Return the data below exactly, but only from the line containing "export LEC_CHECK = 0" through the line containing "async_reset_ff_share_pct = 2.27", with both of those lines included.

▶

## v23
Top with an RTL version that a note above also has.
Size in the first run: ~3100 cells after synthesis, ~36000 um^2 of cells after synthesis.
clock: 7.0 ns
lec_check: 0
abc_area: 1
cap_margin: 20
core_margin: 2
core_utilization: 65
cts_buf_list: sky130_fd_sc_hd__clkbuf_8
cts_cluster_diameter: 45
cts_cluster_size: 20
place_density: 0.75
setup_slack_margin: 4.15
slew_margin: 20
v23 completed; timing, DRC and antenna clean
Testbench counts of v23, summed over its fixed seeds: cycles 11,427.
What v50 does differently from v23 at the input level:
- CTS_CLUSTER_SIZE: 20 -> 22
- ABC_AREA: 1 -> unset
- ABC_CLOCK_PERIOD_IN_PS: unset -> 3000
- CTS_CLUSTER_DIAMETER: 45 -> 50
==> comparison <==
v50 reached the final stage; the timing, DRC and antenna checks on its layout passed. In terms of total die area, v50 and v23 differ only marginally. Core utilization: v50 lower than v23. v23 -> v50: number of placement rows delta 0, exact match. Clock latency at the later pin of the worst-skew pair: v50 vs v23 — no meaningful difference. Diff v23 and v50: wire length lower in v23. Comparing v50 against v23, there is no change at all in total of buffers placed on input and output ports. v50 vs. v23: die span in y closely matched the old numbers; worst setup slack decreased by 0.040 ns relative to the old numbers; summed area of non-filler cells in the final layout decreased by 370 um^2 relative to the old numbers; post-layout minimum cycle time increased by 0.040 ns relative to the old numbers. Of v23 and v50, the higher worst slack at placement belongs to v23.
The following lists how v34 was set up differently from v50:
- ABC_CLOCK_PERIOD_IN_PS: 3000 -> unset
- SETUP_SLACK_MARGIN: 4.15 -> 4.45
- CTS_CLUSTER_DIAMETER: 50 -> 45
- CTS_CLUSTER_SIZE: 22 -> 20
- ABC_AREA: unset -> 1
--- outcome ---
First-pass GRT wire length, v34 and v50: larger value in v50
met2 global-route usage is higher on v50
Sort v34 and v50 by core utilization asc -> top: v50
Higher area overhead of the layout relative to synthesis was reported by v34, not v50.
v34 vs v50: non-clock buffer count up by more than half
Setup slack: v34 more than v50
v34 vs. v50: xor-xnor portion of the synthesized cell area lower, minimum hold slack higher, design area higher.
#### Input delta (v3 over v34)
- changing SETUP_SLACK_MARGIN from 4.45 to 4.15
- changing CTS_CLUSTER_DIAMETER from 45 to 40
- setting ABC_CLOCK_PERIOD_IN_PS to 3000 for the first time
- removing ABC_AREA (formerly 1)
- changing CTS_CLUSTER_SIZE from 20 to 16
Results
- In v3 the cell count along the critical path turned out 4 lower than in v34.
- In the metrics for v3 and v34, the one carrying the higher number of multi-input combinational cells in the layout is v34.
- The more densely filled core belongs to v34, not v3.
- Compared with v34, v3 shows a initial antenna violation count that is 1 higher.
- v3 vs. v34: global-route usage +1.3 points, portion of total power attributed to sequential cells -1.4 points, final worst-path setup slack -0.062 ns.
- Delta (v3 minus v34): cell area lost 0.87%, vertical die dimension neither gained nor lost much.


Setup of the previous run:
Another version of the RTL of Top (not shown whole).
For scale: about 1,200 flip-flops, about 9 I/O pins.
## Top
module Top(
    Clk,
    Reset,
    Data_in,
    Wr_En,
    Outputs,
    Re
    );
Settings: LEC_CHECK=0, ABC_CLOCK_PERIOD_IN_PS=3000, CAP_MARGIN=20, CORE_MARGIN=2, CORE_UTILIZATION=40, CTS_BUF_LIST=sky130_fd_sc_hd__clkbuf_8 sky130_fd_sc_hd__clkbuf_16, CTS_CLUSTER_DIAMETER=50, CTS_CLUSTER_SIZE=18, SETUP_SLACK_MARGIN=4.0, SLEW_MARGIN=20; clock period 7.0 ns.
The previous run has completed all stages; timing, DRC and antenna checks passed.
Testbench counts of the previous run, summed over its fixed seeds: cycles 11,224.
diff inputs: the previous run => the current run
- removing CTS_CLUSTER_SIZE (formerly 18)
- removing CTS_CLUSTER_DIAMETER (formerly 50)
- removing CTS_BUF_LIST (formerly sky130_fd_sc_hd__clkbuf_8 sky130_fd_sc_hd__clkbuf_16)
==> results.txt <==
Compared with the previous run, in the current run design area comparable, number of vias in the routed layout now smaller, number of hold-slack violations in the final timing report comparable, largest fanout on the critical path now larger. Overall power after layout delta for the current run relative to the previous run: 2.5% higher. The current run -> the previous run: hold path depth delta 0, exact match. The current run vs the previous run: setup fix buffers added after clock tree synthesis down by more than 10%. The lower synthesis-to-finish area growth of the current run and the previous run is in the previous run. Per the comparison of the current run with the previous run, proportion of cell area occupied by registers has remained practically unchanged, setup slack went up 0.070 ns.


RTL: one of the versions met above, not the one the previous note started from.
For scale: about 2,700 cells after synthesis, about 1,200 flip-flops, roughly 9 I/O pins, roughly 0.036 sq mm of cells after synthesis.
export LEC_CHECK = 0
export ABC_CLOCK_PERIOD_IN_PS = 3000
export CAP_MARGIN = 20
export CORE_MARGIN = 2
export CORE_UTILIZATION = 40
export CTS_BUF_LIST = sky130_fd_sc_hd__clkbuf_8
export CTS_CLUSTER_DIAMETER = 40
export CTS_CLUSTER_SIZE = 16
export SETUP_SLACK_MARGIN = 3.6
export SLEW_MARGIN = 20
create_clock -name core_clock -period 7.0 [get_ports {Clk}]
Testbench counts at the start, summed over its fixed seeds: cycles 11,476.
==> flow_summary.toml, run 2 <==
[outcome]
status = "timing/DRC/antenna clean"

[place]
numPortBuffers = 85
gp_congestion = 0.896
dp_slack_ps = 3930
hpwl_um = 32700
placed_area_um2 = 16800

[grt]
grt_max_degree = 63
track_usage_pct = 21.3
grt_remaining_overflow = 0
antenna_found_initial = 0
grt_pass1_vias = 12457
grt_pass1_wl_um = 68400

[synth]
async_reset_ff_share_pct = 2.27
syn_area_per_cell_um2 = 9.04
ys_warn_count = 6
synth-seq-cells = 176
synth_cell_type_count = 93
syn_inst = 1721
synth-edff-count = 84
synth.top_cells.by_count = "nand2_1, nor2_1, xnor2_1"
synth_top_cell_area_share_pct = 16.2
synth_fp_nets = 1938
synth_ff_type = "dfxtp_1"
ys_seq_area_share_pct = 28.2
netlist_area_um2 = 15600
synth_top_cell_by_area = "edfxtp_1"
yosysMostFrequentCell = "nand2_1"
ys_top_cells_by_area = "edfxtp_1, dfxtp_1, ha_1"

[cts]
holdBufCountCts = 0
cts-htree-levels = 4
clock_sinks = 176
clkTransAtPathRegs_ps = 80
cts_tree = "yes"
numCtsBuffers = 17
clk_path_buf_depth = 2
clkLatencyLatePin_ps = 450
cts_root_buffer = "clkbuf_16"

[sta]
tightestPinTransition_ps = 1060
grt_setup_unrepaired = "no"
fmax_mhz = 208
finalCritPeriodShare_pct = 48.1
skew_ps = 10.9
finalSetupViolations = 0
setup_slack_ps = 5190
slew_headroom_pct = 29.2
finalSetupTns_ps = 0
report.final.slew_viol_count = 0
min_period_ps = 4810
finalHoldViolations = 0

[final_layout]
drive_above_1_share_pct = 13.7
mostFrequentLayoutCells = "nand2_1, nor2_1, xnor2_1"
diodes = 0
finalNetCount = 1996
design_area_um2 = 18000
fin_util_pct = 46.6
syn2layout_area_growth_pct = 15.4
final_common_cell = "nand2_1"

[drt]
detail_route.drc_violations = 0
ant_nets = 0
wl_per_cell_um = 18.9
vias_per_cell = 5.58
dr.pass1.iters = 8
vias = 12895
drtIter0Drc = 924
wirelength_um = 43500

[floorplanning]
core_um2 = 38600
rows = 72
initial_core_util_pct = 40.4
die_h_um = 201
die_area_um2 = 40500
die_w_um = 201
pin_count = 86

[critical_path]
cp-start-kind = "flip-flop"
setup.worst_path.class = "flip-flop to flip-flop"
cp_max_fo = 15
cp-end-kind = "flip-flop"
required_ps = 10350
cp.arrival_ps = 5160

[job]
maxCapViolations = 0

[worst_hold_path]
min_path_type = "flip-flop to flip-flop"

◀

● EXERCISE ANSWER
export LEC_CHECK = 0
export ABC_CLOCK_PERIOD_IN_PS = 3000
export CAP_MARGIN = 20
export CORE_MARGIN = 2
export CORE_UTILIZATION = 40
export CTS_BUF_LIST = sky130_fd_sc_hd__clkbuf_8
export CTS_CLUSTER_DIAMETER = 40
export CTS_CLUSTER_SIZE = 16
export SETUP_SLACK_MARGIN = 3.6
export SLEW_MARGIN = 20
create_clock -name core_clock -period 7.0 [get_ports {Clk}]
Testbench counts at the start, summed over its fixed seeds: cycles 11,476.
==> flow_summary.toml, run 2 <==
[outcome]
status = "timing/DRC/antenna clean"

[place]
numPortBuffers = 85
gp_congestion = 0.896
dp_slack_ps = 3930
hpwl_um = 32700
placed_area_um2 = 16800

[grt]
grt_max_degree = 63
track_usage_pct = 21.3
grt_remaining_overflow = 0
antenna_found_initial = 0
grt_pass1_vias = 12457
grt_pass1_wl_um = 68400

[synth]
async_reset_ff_share_pct = 2.27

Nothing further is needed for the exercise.